Excellent resiliency is exhibited by polyester, wool and nylon fibers. Flax, rayon and cotton, on

the other hand, have a low resiliency.

9. Luster

Luster is amount of light reflected from the surface of the fiber

Fine fibers provide a greater number of reflecting surfaces. Hence they have good

luster

Fibers with a uniform diameter have a good luster.

The shape of the cross section affects the degree of luster.

Yarns made from continuous filaments are more lustrous than those made from

short fibers.

Manufactured fibers can have their luster subdued by adding de-lustering agents.

10. Flexibility

Fibers should be flexible or pliable in order to be made into yarns and thereafter into fabrics

that permit freedom of movement.

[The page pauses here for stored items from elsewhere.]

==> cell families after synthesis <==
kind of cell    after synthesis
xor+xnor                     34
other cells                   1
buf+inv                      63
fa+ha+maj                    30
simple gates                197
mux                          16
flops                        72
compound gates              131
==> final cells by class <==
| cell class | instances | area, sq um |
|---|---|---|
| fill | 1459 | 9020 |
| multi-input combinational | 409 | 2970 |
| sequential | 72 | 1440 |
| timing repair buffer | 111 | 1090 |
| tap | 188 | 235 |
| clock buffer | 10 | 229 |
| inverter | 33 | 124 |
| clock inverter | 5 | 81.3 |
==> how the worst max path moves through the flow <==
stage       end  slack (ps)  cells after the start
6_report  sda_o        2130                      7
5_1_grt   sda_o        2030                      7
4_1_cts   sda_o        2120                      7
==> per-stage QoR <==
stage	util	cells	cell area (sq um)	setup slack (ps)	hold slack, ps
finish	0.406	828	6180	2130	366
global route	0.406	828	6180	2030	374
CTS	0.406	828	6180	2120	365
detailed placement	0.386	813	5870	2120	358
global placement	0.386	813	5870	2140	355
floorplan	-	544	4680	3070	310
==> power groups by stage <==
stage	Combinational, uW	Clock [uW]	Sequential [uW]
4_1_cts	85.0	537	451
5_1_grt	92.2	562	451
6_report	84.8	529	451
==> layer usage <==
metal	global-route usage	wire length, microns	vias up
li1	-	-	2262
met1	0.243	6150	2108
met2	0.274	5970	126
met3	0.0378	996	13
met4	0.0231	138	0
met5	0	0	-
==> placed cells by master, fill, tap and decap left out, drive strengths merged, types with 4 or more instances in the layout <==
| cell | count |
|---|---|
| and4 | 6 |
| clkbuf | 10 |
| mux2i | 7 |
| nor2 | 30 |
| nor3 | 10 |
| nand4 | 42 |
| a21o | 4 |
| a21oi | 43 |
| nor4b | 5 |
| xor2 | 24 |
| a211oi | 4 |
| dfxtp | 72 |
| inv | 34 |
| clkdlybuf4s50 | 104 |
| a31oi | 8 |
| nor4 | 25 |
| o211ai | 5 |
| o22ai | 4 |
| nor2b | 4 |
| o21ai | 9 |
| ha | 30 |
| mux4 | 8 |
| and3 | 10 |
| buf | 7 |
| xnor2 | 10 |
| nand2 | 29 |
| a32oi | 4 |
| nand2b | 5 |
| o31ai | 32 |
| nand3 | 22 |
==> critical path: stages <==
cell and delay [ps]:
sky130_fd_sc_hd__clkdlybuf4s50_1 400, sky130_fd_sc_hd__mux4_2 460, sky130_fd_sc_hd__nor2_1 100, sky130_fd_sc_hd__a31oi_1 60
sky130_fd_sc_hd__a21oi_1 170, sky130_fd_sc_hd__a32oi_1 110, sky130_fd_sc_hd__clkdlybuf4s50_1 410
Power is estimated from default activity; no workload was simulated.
[./run.sh]
#!/bin/bash
# OpenROAD 26Q1-2900-gdf79404cd8, Yosys 0.63+post, stock flow scripts
make -C /OpenROAD-flow-scripts/flow DESIGN_CONFIG=/design/flow/config.mk WORK_HOME=/design/flow/orfs finish
[./config.mk]
export PLATFORM = sky130hd
export DESIGN_NAME = top
export DESIGN_NICKNAME = top
export VERILOG_FILES = /design/flow/design.v
export SDC_FILE = /design/flow/constraint.sdc
export NUM_CORES = 4
export LEC_CHECK = 1
export CORE_UTILIZATION = 40
[./constraint.sdc]
current_design top

set clk_period 2.4
set clk_io_pct 0.2

create_clock -name clk0 -period $clk_period [get_ports {clk}]

set non_clock_inputs [all_inputs -no_clocks]
set_input_delay [expr $clk_period * $clk_io_pct] -clock clk0 $non_clock_inputs
set_output_delay [expr $clk_period * $clk_io_pct] -clock clk0 [all_outputs]
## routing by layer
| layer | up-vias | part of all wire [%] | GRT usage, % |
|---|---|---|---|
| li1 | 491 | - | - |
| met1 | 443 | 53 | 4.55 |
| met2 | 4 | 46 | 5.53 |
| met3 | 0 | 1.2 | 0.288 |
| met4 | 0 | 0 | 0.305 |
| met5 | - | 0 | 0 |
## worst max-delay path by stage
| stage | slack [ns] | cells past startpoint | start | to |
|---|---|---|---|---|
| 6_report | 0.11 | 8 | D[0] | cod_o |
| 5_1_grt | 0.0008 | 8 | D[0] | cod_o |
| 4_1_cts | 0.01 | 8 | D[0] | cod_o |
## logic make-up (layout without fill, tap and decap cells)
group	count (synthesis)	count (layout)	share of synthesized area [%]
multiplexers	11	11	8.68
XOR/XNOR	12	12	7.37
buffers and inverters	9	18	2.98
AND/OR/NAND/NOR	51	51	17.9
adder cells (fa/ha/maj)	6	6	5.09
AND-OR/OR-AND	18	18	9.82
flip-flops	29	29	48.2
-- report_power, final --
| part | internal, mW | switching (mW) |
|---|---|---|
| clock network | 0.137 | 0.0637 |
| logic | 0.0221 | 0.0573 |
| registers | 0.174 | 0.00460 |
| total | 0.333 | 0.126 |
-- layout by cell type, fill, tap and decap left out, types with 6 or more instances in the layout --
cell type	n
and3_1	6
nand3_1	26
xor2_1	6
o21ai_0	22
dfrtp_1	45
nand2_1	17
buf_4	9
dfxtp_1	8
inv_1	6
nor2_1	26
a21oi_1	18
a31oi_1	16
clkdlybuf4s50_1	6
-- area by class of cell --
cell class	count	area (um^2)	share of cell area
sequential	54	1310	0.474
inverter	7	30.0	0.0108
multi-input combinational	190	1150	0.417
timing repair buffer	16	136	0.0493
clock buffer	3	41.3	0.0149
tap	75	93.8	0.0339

Certain end uses require greater flexibility, e.g.,

automobile seat belts.

11. Uniformity

Uniformity of fibers towards its length, ensure production of even yarns which can then

form fabrics of uniform appearance and consistent performance.

12. Specific Gravity

Specific gravity means the density of the fiber related to water density. In here the

water density is considered as 1 (Which is actually 1000 kg / m3). So if a actual density of a

fiber is 1300 kg / m3 , it’s specific gravity is 1.3.

By looking at the specific gravity figures, we can easily distinguish whether the

fiber floats or sinks in water.

13. Softening & Melting Points

The temperature when a certain polymer starts to soft is called as the softening point

while the temperature that a polymer starts to melt is called as the melting point.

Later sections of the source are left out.